Crazy, Stupid, Love does very little to live up to its title. It’s a fairly sane and slightly stupid romantic comedy that functions as a generally agreeable piece of fluff. It’s distinction, however, is that it has a lot of working parts that should elevate its standing. Surprisingly, despite having so many fresh and interesting faces, the film suffers from a severe case of déjà vu. Crazy, Stupid, Love makes no effort to thread new territory in the romantic-comedy spectrum, instead subscribing to typical tropes of the genre, whereupon we substitute actors-of-then with actors-of-now. But instead of revitalizing the material, all the actors simply thread the same worn concept without much energy.
There are two distinct problems that plague the film; One can easily be linked back to the film’s screenplay. Writer Dan Fogelman had primarily worked in the realm of animation, particularly with films (Cars, Bolt) that depend on a great deal of action to connect the narrative pieces together. What he misses is developing a sense of rhythm in Crazy, Stupid, Love. The film moves from scene to scene without a sense of narrative direction. We shift from one set of people to another without a connective arch to get us there. The arbitrary way in which the screenplay is constructed simply contributes to the languid pacing of the entire film.
Secondly, directors Glenn Ficarra and John Requa unwisely play it safe with material that could have used a sharper edge. Perhaps in response to the onslaught of R-rated comedies that have come out in recent years, Crazy, Stupid, Love restrains itself. This becomes problematic when some of the film’s concepts almost necessitate a more coarse approach. This is particularly evident in the way they handle the babysitter/Steve Carell plot line, wherein the film threads on material that reminded me of Me and You and Everyone We Know, yet resolves itself without much thought. In what eventually becomes a staple of Crazy, Stupid, Love, virtually all the women characters see their narrative arches fade in favor of the central male characters’ issues.
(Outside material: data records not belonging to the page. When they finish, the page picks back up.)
Background: an optimization exercise with open tools, aiming at small area. Do not read the settings as production practice. Only simulation tests tie the RTL to the original design; equivalence was not proved. No activity file was given, so power comes from the tool's default toggle rates.

// ultrasonic_echo_ranger_median3
module ultrasonic_echo_ranger_median3 (
    input  logic        i_clk,
    input  logic        i_rst_n,
    input  logic        i_tick_valid,
    output logic        o_tick_ready,
    input  logic        i_tick_echo,
    input  logic        i_tick_start,
    input  logic        i_cfg_valid,
    output logic        o_cfg_ready,
    input  logic [1:0]  i_cfg_index,
    input  logic [15:0] i_cfg_data,
    output logic        o_res_valid,
    input  logic        i_res_ready,
    output logic        o_res_trigger,
    output logic        o_res_busy,
    output logic        o_res_result_valid,
    output logic [15:0] o_res_median,
    output logic [15:0] o_res_distance
);
Size in the first run: roughly 770 cells after synthesis, about 130 flip-flops, about 63 I/O pins, about 5900 um^2 of cells after synthesis.
clock: 9.0 ns
lec_check: 0
cap_margin: 20
core_margin: 2
core_utilization: 40
slew_margin: 20
standard.sh (not shown) runs the stock make flow with config.mk's settings and CLKGATE_MAP_FILE= SYNTH_SCRIPT=/design/flow/synth_recipe.tcl, a recipe that flattens the netlist after the stock synthesis.
==> flow/flow/run.sh <==
#!/bin/bash
# Own layout flow: the standard ORFS flow (standard.sh) with three changes that only
# affect how the layout is made:
#  - synthesis maps the combinational logic with an area-oriented ABC script (registers are
#    the standard synthesis's, renamed to its instance names by match_regs.py);
#  - port buffers are the smallest buffer (buf_1) instead of the default choice;
#  - CTS uses clkbuf_4 and inserts no dummy clock loads.
# Each step's full output goes to a log file in this folder (and ORFS's own logs under orfs/).
set -euo pipefail
F=$(cd "$(dirname "$0")" && pwd)
R=orfs/results/sky130hd/ultrasonic_echo_ranger_median3/base
cp standard.sh standard_sh.txt.log
bash standard.sh synth > std_synth.log 2>&1
cp $R/1_2_yosys.v ref_std_synth.v
mkdir -p std_synth_logs
cp orfs/logs/sky130hd/ultrasonic_echo_ranger_median3/base/1_* std_synth_logs/ 2>/dev/null || true
rm -f $R/1_2_yosys.v $R/1_2_yosys.sdc $R/1_synth.odb $R/1_synth.sdc
# 2. the layout, from the area-mapped synthesis on
export REF_NETLIST=$PWD/ref_std_synth.v
export BUFFER_PORTS_ARGS="-buffer_cell sky130_fd_sc_hd__buf_1"
export CTS_ARGS="-sink_clustering_enable -repair_clock_nets -buf_list sky130_fd_sc_hd__clkbuf_4 -sink_clustering_size 20 -sink_clustering_max_diameter 60 -dont_use_dummy_load"
bash standard.sh SYNTH_SCRIPT="$F/synth_area.tcl" "BUFFER_PORTS_ARGS=$BUFFER_PORTS_ARGS" "CTS_ARGS=$CTS_ARGS" finish > flow_make.log 2>&1
==> flow/flow/abc_area.script <==
strash
dch
map -a
topo
dnsize -c
Other scripts of this flow, unchanged in this note and not shown: flow/flow/match_regs.py, flow/flow/synth_area.tcl
The first run finished with timing, DRC and antenna clean.
Next try:
==> flow/flow/abc_area.script (replaced) <==
strash
&get -n
&dch -f
&nf -a -R 1000
&put
topo
dnsize -c
- CAP_MARGIN: 20 -> 0
- SLEW_MARGIN: 20 -> 0
=> Power goes down by 20%. Global-route usage goes down by 1.1 points. Sequential cell count is unchanged. Via count goes down by 11%. Synthesized cell count goes down by 16%. Clock skew goes down by 0.0089 ns. Clock power barely changes.
Next try:
- CAP_MARGIN: 0 -> 20
- SLEW_MARGIN: 0 -> 20
Effect: Die area is unchanged. Wire length hardly moves. Cell count is unchanged. Power is about the same. Synthesized area does not change. Clock-buffer cell count is unchanged. Synthesized cell count does not change.


Another version of the RTL of ultrasonic_echo_ranger_median3 (not shown whole).
Size: roughly 710 cells after synthesis, ~130 flip-flops, about 6600 um2 of cells after synthesis.
clock: 9.0 ns
lec_check: 0
cap_margin: 20
core_margin: 2
core_utilization: 40
cts_buf_list: sky130_fd_sc_hd__clkbuf_4
cts_cluster_diameter: 60
cts_cluster_size: 20
slew_margin: 20
run.sh (not shown) runs the stock make flow with config.mk's settings and CLKGATE_MAP_FILE= SYNTH_SCRIPT=/design/flow/synth_recipe.tcl, a recipe that flattens the netlist after the stock synthesis.
Stock flow here: none of the scripts above is used.
Then changed:
==> flow/flow/run.sh (new file) <==
#!/bin/bash
# Own layout flow: the standard ORFS flow (standard.sh) with three changes that only
# affect how the layout is made:
#  - synthesis maps the combinational logic with an area-oriented ABC script;
#  - port buffers are the smallest buffer (buf_1) instead of the default choice;
#  - CTS uses clkbuf_4 and inserts no dummy clock loads.
set -euo pipefail
F=$(cd "$(dirname "$0")" && pwd)
export BUFFER_PORTS_ARGS="-buffer_cell sky130_fd_sc_hd__buf_1"
export CTS_ARGS="-sink_clustering_enable -repair_clock_nets -buf_list sky130_fd_sc_hd__clkbuf_4 -sink_clustering_size 20 -sink_clustering_max_diameter 60 -dont_use_dummy_load"
cp standard.sh standard_sh.txt.log
bash standard.sh SYNTH_SCRIPT="$F/synth_area.tcl" "BUFFER_PORTS_ARGS=$BUFFER_PORTS_ARGS" "CTS_ARGS=$CTS_ARGS" finish > flow_make.log 2>&1
==> flow/flow/abc_area.script (new file) <==
strash
dch
map -a
topo
dnsize -c
==> flow/flow/synth_area.tcl (new file) <==
# The standard synthesis (synth_recipe.tcl), with ABC mapping the combinational logic for
# area (abc_area.script beside this file) at the real clock period in ps. Registers are
# mapped before ABC runs, so they are the standard synthesis's, with the same names and cells.
set my_abc_script [file join [file dirname [info script]] abc_area.script]
proc abc {args} {
    global my_abc_script
    set out {}
    set skip 0
    foreach a $args {
        if {$skip == 1} { lappend out $my_abc_script; set skip 0; continue }
        if {$skip == 2} { lappend out 9000; set skip 0; continue }
        if {$a eq "-script"} { set skip 1 } elseif {$a eq "-D"} { set skip 2 }
        lappend out $a
    }
    if {[lsearch -exact $out -D] < 0} { lappend out -D 9000 }
    yosys abc {*}$out
}
proc synth {args} { yosys synth -nofsm -noshare {*}$args }
source $::env(SCRIPTS_DIR)/synth.tcl
# left out here: clear keep_hierarchy, flatten, clean up, hide names made inside functions, write 1_2_yosys.v
==> flow/standard.sh (new file) <==
#!/bin/bash
# synth_recipe.tcl (not shown) runs the flow's synth.tcl, then flattens the netlist and writes it again
# the make line also repeats each setting of config.mk as NAME=value (left out here)
make -C /OpenROAD-flow-scripts/flow DESIGN_CONFIG=/design/flow/config.mk WORK_HOME=/design/flow/orfs CLKGATE_MAP_FILE= SYNTH_SCRIPT=/design/flow/synth_recipe.tcl "${@:-finish}"
- CTS_BUF_LIST: sky130_fd_sc_hd__clkbuf_4 -> not set
- CTS_CLUSTER_DIAMETER: 60 -> not set
- CTS_CLUSTER_SIZE: 20 -> not set
removed: flow/run.sh
Result:
- global-route usage climbs by 0.60 points
- routed wire length drops by 6.3%
- utilization went down by 2.2 points


ultrasonic_echo_ranger_median3 again, from the RTL that the note above started with.
Design ultrasonic_echo_ranger_median3, start of the top module:
module ultrasonic_echo_ranger_median3 (
    input  logic        i_clk,
    input  logic        i_rst_n,
    input  logic        i_tick_valid,
    output logic        o_tick_ready,
    input  logic        i_tick_echo,
    input  logic        i_tick_start,
    input  logic        i_cfg_valid,
    output logic        o_cfg_ready,
    input  logic [1:0]  i_cfg_index,
    input  logic [15:0] i_cfg_data,
    output logic        o_res_valid,
    input  logic        i_res_ready,
    output logic        o_res_trigger,
    output logic        o_res_busy,
    output logic        o_res_result_valid,
    output logic [15:0] o_res_median,
    output logic [15:0] o_res_distance
);
    localparam logic [1:0]  P_IDLE = 2'd0;
    localparam logic [1:0]  P_TRIG = 2'd1;
    localparam logic [1:0]  P_WAIT = 2'd2;
    localparam logic [1:0]  P_HIGH = 2'd3;
    localparam logic [18:0] DIST_SCALE = 19'd287733;
    localparam logic [15:0] SAT_MED = 16'd14927;
    logic [1:0]  r_ph, r_idx;
    logic [15:0] r_el, r_wd, r_s0, r_s1;
    logic [15:0] r_tmo;
  ...
export LEC_CHECK = 0
export CAP_MARGIN = 20
export CORE_MARGIN = 2
export CORE_UTILIZATION = 40
export GPL_TIMING_DRIVEN = 0
export SLEW_MARGIN = 20
create_clock -name core_clock -period 9.0 [get_ports {i_clk}]
standard.sh (not shown) runs the stock make flow with config.mk's settings and CLKGATE_MAP_FILE= SYNTH_SCRIPT=/design/flow/synth_recipe.tcl, a recipe that flattens the netlist after the stock synthesis.
==> flow/flow/run.sh <==
#!/bin/bash
# Own layout flow: the standard ORFS flow (standard.sh) with three changes that only
# affect how the layout is made:
#  - synthesis maps the combinational logic with an area-oriented ABC script (registers are
#    the standard synthesis's, renamed to its instance names by match_regs.py);
#  - port buffers are the smallest buffer (buf_1) instead of the default choice;
#  - CTS uses clkbuf_4 and inserts no dummy clock loads.
# Each step's full output goes to a log file in this folder (and ORFS's own logs under orfs/).
set -euo pipefail
F=$(cd "$(dirname "$0")" && pwd)
R=orfs/results/sky130hd/ultrasonic_echo_ranger_median3/base
cp standard.sh standard_sh.txt.log
bash standard.sh synth > std_synth.log 2>&1
cp $R/1_2_yosys.v ref_std_synth.v
mkdir -p std_synth_logs
cp orfs/logs/sky130hd/ultrasonic_echo_ranger_median3/base/1_* std_synth_logs/ 2>/dev/null || true
rm -f $R/1_2_yosys.v $R/1_2_yosys.sdc $R/1_synth.odb $R/1_synth.sdc
# 2. the layout, from the area-mapped synthesis on
export REF_NETLIST=$PWD/ref_std_synth.v
export BUFFER_PORTS_ARGS="-buffer_cell sky130_fd_sc_hd__buf_1"
export CTS_ARGS="-sink_clustering_enable -repair_clock_nets -buf_list sky130_fd_sc_hd__clkbuf_4 -sink_clustering_size 20 -sink_clustering_max_diameter 60 -dont_use_dummy_load"
bash standard.sh SYNTH_SCRIPT="$F/synth_area.tcl" "BUFFER_PORTS_ARGS=$BUFFER_PORTS_ARGS" "CTS_ARGS=$CTS_ARGS" finish > flow_make.log 2>&1
==> flow/flow/abc_area.script <==
strash
&get -n
&dch -f
&nf -a -R 1000
&put
topo
dnsize -c
Other scripts of this flow, unchanged in this note and not shown: flow/flow/match_regs.py, flow/flow/synth_area.tcl
==> next run, changes <==
==> flow/flow/abc_area.script (replaced) <==
strash
dch
map -a
topo
dnsize -c
GPL_TIMING_DRIVEN = default   (was 0)
Clock-buffer cell count is unchanged.
Routed wire length came out higher by a few percent.
Sequential cell count is unchanged.
Final area barely changes.
Die area came out higher slightly.
Non-clock buffer count came out lower by 6.
Clock skew came out lower by 0.015 ns.
Final cell count came out higher by roughly a tenth.
Setup slack gets better by 0.98 ns.
Global-route usage came out higher by 0.50 points.
==> next run, changes <==
==> flow/flow/abc_area.script (replaced) <==
strash
&get -n
&dch -f
&nf -a -R 1000
&put
topo
dnsize -c
CAP_MARGIN = 10   (was 20)
SLEW_MARGIN = 10   (was 20)
What happened:
- worst hold slack is worse by 0.017 ns
- synthesized cell count came out lower by 15%
- maximum frequency is lower by 14%
- power came out lower by 21%
- setup slack got worse by 1.1 ns
- flip-flop and latch count is unchanged
- combinational power drops by 52%
- wire length decreases by 5.2%
- die area went down by 0.88%
- non-clock buffer count came out higher by 6
- synthesized area goes down by 0.90%
==> next run, changes <==
--- a/flow/flow/run.sh
+++ b/flow/flow/run.sh
@@ -21 +21 @@
-export CTS_ARGS="-sink_clustering_enable -repair_clock_nets -buf_list sky130_fd_sc_hd__clkbuf_4 -sink_clustering_size 20 -sink_clustering_max_diameter 60 -dont_use_dummy_load"
+export CTS_ARGS="-repair_clock_nets -buf_list sky130_fd_sc_hd__clkbuf_4 -dont_use_dummy_load"
==> flow/flow/abc_area.script (replaced) <==
strash
dch
map -a
topo
dnsize -c
CAP_MARGIN = 20   (was 10)
SLEW_MARGIN = 20   (was 10)
Outcome: Die area climbs slightly. Worst setup slack gains 1.1 ns. Synthesized cell count climbs by about a fifth. Total power climbs by a quarter to a third. Clock power climbs by a few percent. Sequential power drops slightly. Design area barely changes. First-iteration DRC count climbs by a quarter to a third. Wire length climbs by a few percent. Global-route usage climbs by 0.62 points.
==> next run, changes <==
--- a/flow/flow/run.sh
+++ b/flow/flow/run.sh
@@ -21 +21 @@
-export CTS_ARGS="-repair_clock_nets -buf_list sky130_fd_sc_hd__clkbuf_4 -dont_use_dummy_load"
+export CTS_ARGS="-sink_clustering_enable -repair_clock_nets -buf_list sky130_fd_sc_hd__clkbuf_4 -sink_clustering_size 20 -sink_clustering_max_diameter 60 -dont_use_dummy_load"
==> flow/flow/abc_area.script (replaced) <==
strash
&get -n
&dch -f
&nf -a -R 1000
&put
topo
dnsize -c
CAP_MARGIN = 0   (was 20)
GPL_TIMING_DRIVEN = 0   (was default)
SLEW_MARGIN = 0   (was 20)
Result: Synthesized area came out lower by 0.90%; global-route usage goes down by 0.82 points; final area barely changes; via count shrinks by 10%; synthesized cell count falls by about 15%; first-iteration DRC count fell by 17%.
==> next run, changes <==
CAP_MARGIN = 20   (was 0)
GPL_TIMING_DRIVEN = default   (was 0)
SLEW_MARGIN = 20   (was 0)
Worst setup slack is better by 0.39 ns. Final area stays flat. Register-to-register slack is better by 0.39 ns.

==> port drivers added, routing unchanged <==
How much do the figures lean on ideal ports? The routed layouts below were timed once more, with nothing changed but the port constraints. Step 1, drivers: a clkbuf_16 drives i_clk and a buf_2 each remaining input, both assumed. Step 2 moves the port delays by t, midway between the first and last clock arrival at a register: inputs arrive t later, outputs are due t later. That takes back most of the time a late clock gives input paths. a / b / c = no drivers / after step 1 / after step 2; a / b = the first two.
| run | t, ns | slack for setup (ns) | worst setup path after step 2 |
|---|---|---|---|
| the first run of note 1 | 0.560 | 2.537 / 2.537 / 2.537 | register to register |
| the second run of note 1 | 0.534 | 1.326 / 1.326 / 1.326 | register to register |
| the third run of note 1 | 0.533 | 1.331 / 1.331 / 1.331 | register to register |
| the first run of note 2 | 0.576 | 1.746 / 1.746 / 1.746 | register to register |
| the second run of note 2 | 0.559 | 2.084 / 2.084 / 2.084 | register to register |
| the first run of note 3 | 0.546 | 1.348 / 1.348 / 1.348 | register to register |
| the second run of note 3 | 0.556 | 2.330 / 2.330 / 2.330 | register to register |
| the third run of note 3 | 0.520 | 1.223 / 1.223 / 1.223 | register to register |
| the fourth run of note 3 | 0.548 | 2.318 / 2.318 / 2.318 | register to register |
| the fifth run of note 3 | 0.532 | 1.111 / 1.111 / 1.111 | register to register |
| the sixth run of note 3 | 0.518 | 1.496 / 1.496 / 1.496 | register to register |
After both steps every run listed still meets setup and hold.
With their debut feature, I Love You Phillip Morris, the duo impressed me with their dark sense of humor and sharper directorial choices. In Crazy, Stupid, Love, the duo have a muted directorial presence. With sedated performances from talented actors like Steve Carell, Julianne Moore, and Ryan Gosling, the film becomes a bit of a slough. Surprisingly, I was probably most taken aback by Analeigh Tipton, whose small role offered a measure of nuance to a film we’ve all seen before.